━━━ Provided data ━━━

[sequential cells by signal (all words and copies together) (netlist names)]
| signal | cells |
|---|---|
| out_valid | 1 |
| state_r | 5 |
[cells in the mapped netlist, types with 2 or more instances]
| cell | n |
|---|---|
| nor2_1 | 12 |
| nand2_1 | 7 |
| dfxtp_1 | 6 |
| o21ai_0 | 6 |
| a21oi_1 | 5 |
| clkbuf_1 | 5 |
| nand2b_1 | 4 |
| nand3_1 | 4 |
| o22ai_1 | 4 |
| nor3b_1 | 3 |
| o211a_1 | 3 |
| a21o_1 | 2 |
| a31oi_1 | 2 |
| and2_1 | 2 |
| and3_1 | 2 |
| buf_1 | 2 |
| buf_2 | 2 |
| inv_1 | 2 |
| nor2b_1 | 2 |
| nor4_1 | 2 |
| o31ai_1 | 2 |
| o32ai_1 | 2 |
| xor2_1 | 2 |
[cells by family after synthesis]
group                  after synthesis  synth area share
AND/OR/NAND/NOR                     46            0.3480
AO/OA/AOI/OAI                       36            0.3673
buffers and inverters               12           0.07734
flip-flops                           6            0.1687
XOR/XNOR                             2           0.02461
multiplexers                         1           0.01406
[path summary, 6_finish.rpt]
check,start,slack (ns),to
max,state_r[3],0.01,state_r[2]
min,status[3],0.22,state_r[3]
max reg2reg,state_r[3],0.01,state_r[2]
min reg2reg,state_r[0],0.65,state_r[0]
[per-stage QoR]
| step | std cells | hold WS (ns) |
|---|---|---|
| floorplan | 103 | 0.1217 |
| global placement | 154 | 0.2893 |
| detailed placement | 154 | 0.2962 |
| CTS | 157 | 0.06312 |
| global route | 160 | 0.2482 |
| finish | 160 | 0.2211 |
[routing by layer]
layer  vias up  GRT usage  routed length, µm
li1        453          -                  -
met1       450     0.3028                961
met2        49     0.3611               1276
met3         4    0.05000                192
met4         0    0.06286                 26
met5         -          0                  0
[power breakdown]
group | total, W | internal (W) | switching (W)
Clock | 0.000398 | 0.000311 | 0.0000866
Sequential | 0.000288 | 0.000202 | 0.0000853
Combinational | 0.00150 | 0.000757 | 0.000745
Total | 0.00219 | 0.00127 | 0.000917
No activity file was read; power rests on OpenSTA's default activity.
--- config.mk ---
export PLATFORM = sky130hd
export DESIGN_NAME = hgs_ram
export DESIGN_NICKNAME = d
export VERILOG_FILES = /design/src/hw/rtl/hgs_ram.sv
export SDC_FILE = /design/constraint.sdc
export NUM_CORES = 1
export LEC_CHECK = 0
export ABC_AREA = 0
export BUFFER_PORTS_ARGS = -buffer_cell sky130_fd_sc_hd__buf_4
export CORE_MARGIN = 2
export CORE_UTILIZATION = 45
export CTS_CLUSTER_SIZE = 40
export DETAILED_ROUTE_END_ITERATION = 10
export PLACE_DENSITY = 0.75
export RECOVER_POWER = 50
export SLEW_MARGIN = 5
export SYNTH_ARGS = -nofsm -noshare
export SYNTH_HDL_FRONTEND = slang
export SYNTH_SLANG_ARGS = --single-unit
--- constraint.sdc ---
create_clock -name clock -period 12.84 [get_ports clock]
set_clock_uncertainty 0.05 [all_clocks]
set_input_delay 2.568 -clock clock [delete_from_list [all_inputs] [get_ports clock]]
set_output_delay 2.568 -clock clock [all_outputs]
set_load 0.005 [all_outputs]
[config.mk]
export PLATFORM = sky130hd
export DESIGN_NAME = hgs_div
export DESIGN_NICKNAME = d
export VERILOG_FILES = /design/src/hw/rtl/hgs_pkg.sv /design/src/hw/rtl/hgs_div.sv
export SDC_FILE = /design/constraint.sdc
export NUM_CORES = 1
export LEC_CHECK = 0
export ABC_AREA = 1
export BUFFER_PORTS_ARGS = -buffer_cell sky130_fd_sc_hd__buf_2
export CAP_MARGIN = 5
export CELL_PAD_IN_SITES_DETAIL_PLACEMENT = 0
export CELL_PAD_IN_SITES_GLOBAL_PLACEMENT = 1
export CORE_MARGIN = 2
export CORE_UTILIZATION = 38
export DETAILED_ROUTE_END_ITERATION = 16
export GPL_ROUTABILITY_DRIVEN = 1
export HOLD_SLACK_MARGIN = 0.02
export PLACE_DENSITY = 0.87
export SYNTH_ARGS = -nofsm -noshare
export SYNTH_HDL_FRONTEND = slang
export SYNTH_SLANG_ARGS = --single-unit
[constraint.sdc]
create_clock -name clock -period 1.85 [get_ports clock]
set_input_delay 0.37 -clock clock [delete_from_list [all_inputs] [get_ports clock]]
set_output_delay 0.37 -clock clock [all_outputs]
set_load 0.005 [all_outputs]
[src/hw/rtl/hgs_pkg.sv]
// Shared types, constants and elaboration-time functions of the gait sequencer.
package hgs_pkg;

   localparam int COS_TABLE_BITS = 10;
   localparam int ANGLE_W        = COS_TABLE_BITS;
   localparam int COS_N          = 1 << COS_TABLE_BITS;
   localparam int COS_Q          = COS_N / 4;
   localparam int QIDX_W         = COS_TABLE_BITS - 1;
   localparam int NUM_W          = 9;
   localparam int DEN_W          = 10;

   localparam int MIN_CYCLE       = 50;
   localparam int LP_STEP_K       = 68361497;   // 20861 * 3277
   localparam int LP_KEEP         = 62259;
   localparam int TRAVEL_LIN_LIM  = 4;
   localparam int TRAVEL_TURN_LIM = 17;
   localparam int REST_LIN_LIM    = 16;
   localparam int REST_YAW_LIM    = 571;
   localparam int HEIGHT_STEP     = 49;
   localparam int LIFT_RESET      = 737;
   localparam int CYCLE_RESET     = 50;

   typedef enum logic [1:0] {
      REG_RIPPLE = 2'd0,
      REG_CYCLE  = 2'd1,
      REG_LIFT   = 2'd2
   } reg_index_type;

   typedef enum logic [3:0] {
      S_IDLE, S_LP_A, S_LP_B, S_LP_C, S_DECIDE, S_DIV_GO, S_DIV_WAIT, S_COS_RD,
      S_COS_WR, S_Z, S_LEG_RD, S_LEG_MUL, S_LEG_WB, S_LEG_OUT, S_END
   } state_type;

   typedef struct packed {
      logic [15:0] yaw;
      logic [13:0] z;
      logic [15:0] y;
      logic [15:0] x;
   } foot_type;

   typedef struct packed {
      logic             start;
      logic [NUM_W-1:0] num;
      logic [DEN_W-1:0] den;
   } div_req_type;

   typedef struct packed {
      logic               done;
      logic [ANGLE_W-1:0] quot;
   } div_rsp_type;

   typedef logic [14:0] cos_tab_type [0:COS_Q];
   typedef logic [1:0]  grp6_type [0:5];

   localparam grp6_type TRIPOD_START = '{2'd1, 2'd0, 2'd1, 2'd0, 2'd1, 2'd0};
   localparam grp6_type RIPPLE_START = '{2'd1, 2'd0, 2'd2, 2'd0, 2'd2, 2'd1};

   // Q16 product, rounded half away from zero
   function automatic longint mul_round16(longint a, longint b);
      longint p;
      p = a * b;
      if (p >= 0) return (p + 32768) >>> 16;
      return -((-p + 32768) >>> 16);
   endfunction

   function automatic longint quarter_cos(int j);
      longint t;
      longint u;
      longint r;
      t = longint'(j) <<< (18 - COS_TABLE_BITS);
      u = mul_round16(t, t);
      r = 60;
      r = -1367 + mul_round16(r, u);
      r = 16624 + mul_round16(r, u);
      r = -80852 + mul_round16(r, u);
      r = 65536 + mul_round16(r, u);
      if (r < 0) r = 0;
      r = (r + 2) >>> 2;
      if (r > 16384) r = 16384;
      return r;
   endfunction

   function automatic cos_tab_type build_cos_tab();
      cos_tab_type tab;
      for (int j = 0; j <= COS_Q; j++) tab[j] = 15'(quarter_cos(j));
      return tab;
   endfunction

   // product / 4096, rounded half away from zero, saturated to 16 bits
   function automatic logic [15:0] round_sat(logic signed [39:0] p);
      logic signed [40:0] r;
      if (p >= 0) r = (41'(p) + 41'sd2048) >>> 12;
      else        r = -((-41'(p) + 41'sd2048) >>> 12);
      if (r > 41'sd32767)  return 16'h7FFF;
      if (r < -41'sd32768) return 16'h8000;
      return r[15:0];
   endfunction

endpackage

━━━

→ **Problem to solve**:
Please find every line in the records above that holds the word "netlist" and copy it.

→ **Answer to the problem**:
[sequential cells by signal (all words and copies together) (netlist names)]
[cells in the mapped netlist, types with 2 or more instances]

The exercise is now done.